### Information
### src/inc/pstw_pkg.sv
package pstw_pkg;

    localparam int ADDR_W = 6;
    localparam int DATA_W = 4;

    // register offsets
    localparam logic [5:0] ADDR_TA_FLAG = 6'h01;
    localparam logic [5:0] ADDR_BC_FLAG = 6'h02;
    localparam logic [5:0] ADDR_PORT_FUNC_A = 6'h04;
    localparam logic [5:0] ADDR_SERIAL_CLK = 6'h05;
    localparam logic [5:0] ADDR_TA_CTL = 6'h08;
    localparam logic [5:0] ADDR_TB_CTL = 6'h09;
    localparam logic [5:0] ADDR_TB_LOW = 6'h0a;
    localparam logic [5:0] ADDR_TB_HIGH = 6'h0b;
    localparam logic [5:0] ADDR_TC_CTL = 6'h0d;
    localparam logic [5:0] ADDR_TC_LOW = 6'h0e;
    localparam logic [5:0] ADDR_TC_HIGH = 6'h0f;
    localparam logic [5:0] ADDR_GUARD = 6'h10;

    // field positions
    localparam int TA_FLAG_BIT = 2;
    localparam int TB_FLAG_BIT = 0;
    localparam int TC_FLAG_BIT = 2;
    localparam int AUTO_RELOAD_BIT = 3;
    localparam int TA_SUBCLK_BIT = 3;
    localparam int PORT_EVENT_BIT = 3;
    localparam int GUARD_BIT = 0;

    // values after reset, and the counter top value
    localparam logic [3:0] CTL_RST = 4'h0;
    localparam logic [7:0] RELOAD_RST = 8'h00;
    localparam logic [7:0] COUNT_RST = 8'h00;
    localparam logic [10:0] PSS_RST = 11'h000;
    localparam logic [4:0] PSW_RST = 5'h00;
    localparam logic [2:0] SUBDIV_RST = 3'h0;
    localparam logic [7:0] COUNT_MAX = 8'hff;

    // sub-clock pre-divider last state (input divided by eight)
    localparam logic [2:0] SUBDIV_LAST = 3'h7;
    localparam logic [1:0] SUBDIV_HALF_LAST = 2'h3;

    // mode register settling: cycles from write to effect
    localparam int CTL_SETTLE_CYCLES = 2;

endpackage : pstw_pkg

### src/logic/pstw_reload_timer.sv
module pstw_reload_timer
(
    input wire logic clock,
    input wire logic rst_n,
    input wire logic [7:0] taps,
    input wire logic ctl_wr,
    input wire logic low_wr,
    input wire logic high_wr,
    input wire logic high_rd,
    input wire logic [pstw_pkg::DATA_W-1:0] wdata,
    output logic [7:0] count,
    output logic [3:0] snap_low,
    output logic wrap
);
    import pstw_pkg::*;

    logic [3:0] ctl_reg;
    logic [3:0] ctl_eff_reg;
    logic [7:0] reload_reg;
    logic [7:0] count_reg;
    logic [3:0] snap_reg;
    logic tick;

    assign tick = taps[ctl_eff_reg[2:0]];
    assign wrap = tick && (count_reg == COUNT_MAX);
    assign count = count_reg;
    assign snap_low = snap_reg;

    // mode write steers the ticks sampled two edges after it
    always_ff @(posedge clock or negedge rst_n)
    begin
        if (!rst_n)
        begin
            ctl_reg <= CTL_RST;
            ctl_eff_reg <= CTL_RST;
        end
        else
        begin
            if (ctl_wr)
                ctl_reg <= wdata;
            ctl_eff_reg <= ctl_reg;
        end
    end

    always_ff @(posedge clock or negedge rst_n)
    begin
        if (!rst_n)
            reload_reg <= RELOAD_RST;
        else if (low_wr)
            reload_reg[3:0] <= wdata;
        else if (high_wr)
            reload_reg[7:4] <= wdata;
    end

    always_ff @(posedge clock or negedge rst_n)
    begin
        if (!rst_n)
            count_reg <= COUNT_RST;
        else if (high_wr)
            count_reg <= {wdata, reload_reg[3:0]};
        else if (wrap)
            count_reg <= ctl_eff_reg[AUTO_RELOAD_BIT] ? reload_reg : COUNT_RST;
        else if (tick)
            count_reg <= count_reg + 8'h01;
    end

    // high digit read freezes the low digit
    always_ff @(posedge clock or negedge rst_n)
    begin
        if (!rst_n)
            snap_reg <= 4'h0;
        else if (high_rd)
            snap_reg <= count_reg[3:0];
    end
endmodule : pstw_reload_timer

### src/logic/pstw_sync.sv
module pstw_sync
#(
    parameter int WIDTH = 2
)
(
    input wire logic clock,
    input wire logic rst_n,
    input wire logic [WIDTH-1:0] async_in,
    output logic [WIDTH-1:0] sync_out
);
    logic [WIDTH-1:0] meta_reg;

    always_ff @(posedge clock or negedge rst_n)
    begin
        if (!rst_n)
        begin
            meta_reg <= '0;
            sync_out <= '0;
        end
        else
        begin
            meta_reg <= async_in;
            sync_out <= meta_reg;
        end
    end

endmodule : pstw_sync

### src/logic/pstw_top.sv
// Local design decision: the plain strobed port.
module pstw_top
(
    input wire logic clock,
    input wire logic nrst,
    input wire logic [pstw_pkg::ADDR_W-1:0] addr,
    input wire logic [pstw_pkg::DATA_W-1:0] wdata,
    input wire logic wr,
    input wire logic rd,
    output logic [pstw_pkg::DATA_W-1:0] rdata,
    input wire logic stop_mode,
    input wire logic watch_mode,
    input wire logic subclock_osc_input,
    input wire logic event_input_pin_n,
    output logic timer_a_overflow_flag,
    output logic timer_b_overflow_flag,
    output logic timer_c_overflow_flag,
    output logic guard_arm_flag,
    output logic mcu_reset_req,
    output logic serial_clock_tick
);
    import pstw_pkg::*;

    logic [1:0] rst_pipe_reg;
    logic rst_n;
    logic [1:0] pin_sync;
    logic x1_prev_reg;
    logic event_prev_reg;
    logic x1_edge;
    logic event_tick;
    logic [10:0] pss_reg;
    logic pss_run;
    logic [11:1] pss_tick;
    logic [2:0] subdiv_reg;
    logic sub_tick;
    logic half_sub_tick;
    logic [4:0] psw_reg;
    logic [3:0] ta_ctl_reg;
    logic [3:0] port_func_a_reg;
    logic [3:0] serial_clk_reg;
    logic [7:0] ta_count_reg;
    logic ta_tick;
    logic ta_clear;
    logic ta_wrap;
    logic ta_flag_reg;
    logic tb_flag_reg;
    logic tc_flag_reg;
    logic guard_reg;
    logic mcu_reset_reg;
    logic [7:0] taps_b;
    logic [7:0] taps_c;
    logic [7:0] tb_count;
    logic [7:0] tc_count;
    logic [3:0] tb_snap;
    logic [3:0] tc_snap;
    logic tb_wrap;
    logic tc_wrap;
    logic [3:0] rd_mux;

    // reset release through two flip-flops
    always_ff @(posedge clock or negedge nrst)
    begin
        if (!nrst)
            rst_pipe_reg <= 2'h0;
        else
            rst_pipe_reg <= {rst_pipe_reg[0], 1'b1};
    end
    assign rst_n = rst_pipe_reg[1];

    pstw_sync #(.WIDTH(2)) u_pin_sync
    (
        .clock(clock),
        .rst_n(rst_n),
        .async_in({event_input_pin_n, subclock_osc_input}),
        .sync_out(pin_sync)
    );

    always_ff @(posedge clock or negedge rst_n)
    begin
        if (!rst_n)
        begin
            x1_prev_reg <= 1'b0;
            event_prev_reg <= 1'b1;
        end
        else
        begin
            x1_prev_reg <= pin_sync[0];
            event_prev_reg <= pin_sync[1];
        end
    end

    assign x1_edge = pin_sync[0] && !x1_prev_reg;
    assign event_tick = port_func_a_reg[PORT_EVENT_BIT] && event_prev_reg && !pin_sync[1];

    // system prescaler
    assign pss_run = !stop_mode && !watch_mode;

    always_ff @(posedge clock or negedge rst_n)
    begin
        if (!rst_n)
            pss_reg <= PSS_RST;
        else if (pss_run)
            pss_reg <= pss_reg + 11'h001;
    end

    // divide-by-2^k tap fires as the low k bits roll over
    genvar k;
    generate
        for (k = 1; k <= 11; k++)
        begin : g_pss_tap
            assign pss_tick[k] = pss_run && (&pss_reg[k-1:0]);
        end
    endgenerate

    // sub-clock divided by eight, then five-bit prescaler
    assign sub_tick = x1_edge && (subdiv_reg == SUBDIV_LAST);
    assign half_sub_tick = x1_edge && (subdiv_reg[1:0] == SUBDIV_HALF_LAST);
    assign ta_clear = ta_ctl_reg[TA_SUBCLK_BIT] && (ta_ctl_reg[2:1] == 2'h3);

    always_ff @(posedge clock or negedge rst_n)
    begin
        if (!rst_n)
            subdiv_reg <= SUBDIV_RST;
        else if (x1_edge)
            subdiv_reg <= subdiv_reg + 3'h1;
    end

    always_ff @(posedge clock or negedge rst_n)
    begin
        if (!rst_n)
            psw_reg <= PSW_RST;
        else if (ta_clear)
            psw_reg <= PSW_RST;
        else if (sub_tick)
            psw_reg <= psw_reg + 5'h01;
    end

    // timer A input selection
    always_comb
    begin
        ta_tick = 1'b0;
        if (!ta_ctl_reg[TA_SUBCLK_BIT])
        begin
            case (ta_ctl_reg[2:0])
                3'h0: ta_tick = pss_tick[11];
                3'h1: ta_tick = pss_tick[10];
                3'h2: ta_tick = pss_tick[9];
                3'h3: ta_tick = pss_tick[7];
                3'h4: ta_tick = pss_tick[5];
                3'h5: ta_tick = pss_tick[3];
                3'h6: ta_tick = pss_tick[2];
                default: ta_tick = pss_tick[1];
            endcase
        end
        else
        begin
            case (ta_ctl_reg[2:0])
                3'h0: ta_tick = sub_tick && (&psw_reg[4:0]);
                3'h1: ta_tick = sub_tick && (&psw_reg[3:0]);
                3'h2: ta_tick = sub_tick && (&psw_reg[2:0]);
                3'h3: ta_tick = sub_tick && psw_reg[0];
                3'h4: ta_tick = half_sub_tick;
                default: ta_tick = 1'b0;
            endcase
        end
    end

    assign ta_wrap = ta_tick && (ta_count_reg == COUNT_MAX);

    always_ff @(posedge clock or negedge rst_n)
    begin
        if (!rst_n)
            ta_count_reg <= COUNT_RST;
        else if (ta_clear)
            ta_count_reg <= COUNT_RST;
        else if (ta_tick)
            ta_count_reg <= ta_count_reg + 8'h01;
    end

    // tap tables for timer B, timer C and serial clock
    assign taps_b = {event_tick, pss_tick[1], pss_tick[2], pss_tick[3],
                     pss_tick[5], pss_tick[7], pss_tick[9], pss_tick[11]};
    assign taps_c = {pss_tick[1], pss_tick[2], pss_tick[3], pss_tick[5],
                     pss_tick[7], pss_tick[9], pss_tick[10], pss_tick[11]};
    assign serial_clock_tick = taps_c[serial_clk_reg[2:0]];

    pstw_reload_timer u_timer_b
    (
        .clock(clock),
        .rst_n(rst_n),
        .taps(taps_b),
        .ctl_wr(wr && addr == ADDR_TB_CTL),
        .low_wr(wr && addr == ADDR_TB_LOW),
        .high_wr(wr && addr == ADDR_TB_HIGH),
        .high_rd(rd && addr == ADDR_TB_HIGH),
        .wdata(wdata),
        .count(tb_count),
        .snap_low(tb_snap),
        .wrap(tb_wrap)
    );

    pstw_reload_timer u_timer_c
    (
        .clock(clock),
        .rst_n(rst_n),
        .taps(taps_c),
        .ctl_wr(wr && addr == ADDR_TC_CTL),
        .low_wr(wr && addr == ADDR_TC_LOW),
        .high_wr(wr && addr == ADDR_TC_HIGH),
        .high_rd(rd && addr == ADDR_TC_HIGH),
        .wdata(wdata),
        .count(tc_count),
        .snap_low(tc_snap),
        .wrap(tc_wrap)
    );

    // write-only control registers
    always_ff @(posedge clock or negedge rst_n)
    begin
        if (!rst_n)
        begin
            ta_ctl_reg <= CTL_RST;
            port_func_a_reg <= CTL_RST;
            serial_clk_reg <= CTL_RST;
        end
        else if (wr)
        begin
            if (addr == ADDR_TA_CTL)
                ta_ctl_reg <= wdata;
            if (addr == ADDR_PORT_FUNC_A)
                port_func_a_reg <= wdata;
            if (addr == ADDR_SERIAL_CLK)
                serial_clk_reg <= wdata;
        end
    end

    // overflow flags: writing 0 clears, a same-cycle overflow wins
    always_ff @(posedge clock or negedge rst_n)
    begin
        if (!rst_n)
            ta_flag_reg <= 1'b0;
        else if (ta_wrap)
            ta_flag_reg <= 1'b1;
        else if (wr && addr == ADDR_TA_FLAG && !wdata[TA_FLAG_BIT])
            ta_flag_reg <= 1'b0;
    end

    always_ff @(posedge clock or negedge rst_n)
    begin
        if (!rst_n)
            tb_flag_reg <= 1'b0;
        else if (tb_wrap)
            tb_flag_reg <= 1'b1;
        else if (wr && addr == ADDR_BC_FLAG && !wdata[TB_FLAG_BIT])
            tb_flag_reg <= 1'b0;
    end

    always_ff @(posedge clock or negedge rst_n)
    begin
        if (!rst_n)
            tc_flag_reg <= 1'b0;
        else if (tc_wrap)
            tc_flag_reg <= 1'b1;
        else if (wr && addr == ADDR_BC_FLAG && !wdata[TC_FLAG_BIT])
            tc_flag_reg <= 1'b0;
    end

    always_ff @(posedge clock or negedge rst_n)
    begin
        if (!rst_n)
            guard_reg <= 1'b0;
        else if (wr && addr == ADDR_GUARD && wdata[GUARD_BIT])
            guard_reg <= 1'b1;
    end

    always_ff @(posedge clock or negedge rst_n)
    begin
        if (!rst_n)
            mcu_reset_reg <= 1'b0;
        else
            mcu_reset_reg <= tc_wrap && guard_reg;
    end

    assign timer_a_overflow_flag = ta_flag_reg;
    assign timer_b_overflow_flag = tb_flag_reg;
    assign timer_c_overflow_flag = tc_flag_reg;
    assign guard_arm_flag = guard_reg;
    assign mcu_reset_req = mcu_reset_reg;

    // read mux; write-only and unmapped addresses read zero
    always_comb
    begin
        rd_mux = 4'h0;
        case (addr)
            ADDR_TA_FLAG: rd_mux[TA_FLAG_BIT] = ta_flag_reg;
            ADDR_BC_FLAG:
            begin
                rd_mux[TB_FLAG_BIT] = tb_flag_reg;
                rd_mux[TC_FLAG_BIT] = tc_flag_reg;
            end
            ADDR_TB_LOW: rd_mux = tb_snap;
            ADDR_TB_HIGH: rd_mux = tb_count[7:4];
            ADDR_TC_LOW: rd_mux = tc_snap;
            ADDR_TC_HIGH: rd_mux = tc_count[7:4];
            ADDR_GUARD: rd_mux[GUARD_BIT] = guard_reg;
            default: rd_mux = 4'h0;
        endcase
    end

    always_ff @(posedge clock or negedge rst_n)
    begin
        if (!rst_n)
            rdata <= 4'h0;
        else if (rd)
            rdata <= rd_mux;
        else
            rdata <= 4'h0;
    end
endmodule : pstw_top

### Exercise brief
Within the data above, find the lines that contain the word "output" and copy each of them.

### Solution below
    output logic [7:0] count,
    output logic [3:0] snap_low,
    output logic wrap
    output logic [WIDTH-1:0] sync_out
    output logic [pstw_pkg::DATA_W-1:0] rdata,
    output logic timer_a_overflow_flag,
    output logic timer_b_overflow_flag,
    output logic timer_c_overflow_flag,
    output logic guard_arm_flag,
    output logic mcu_reset_req,
    output logic serial_clock_tick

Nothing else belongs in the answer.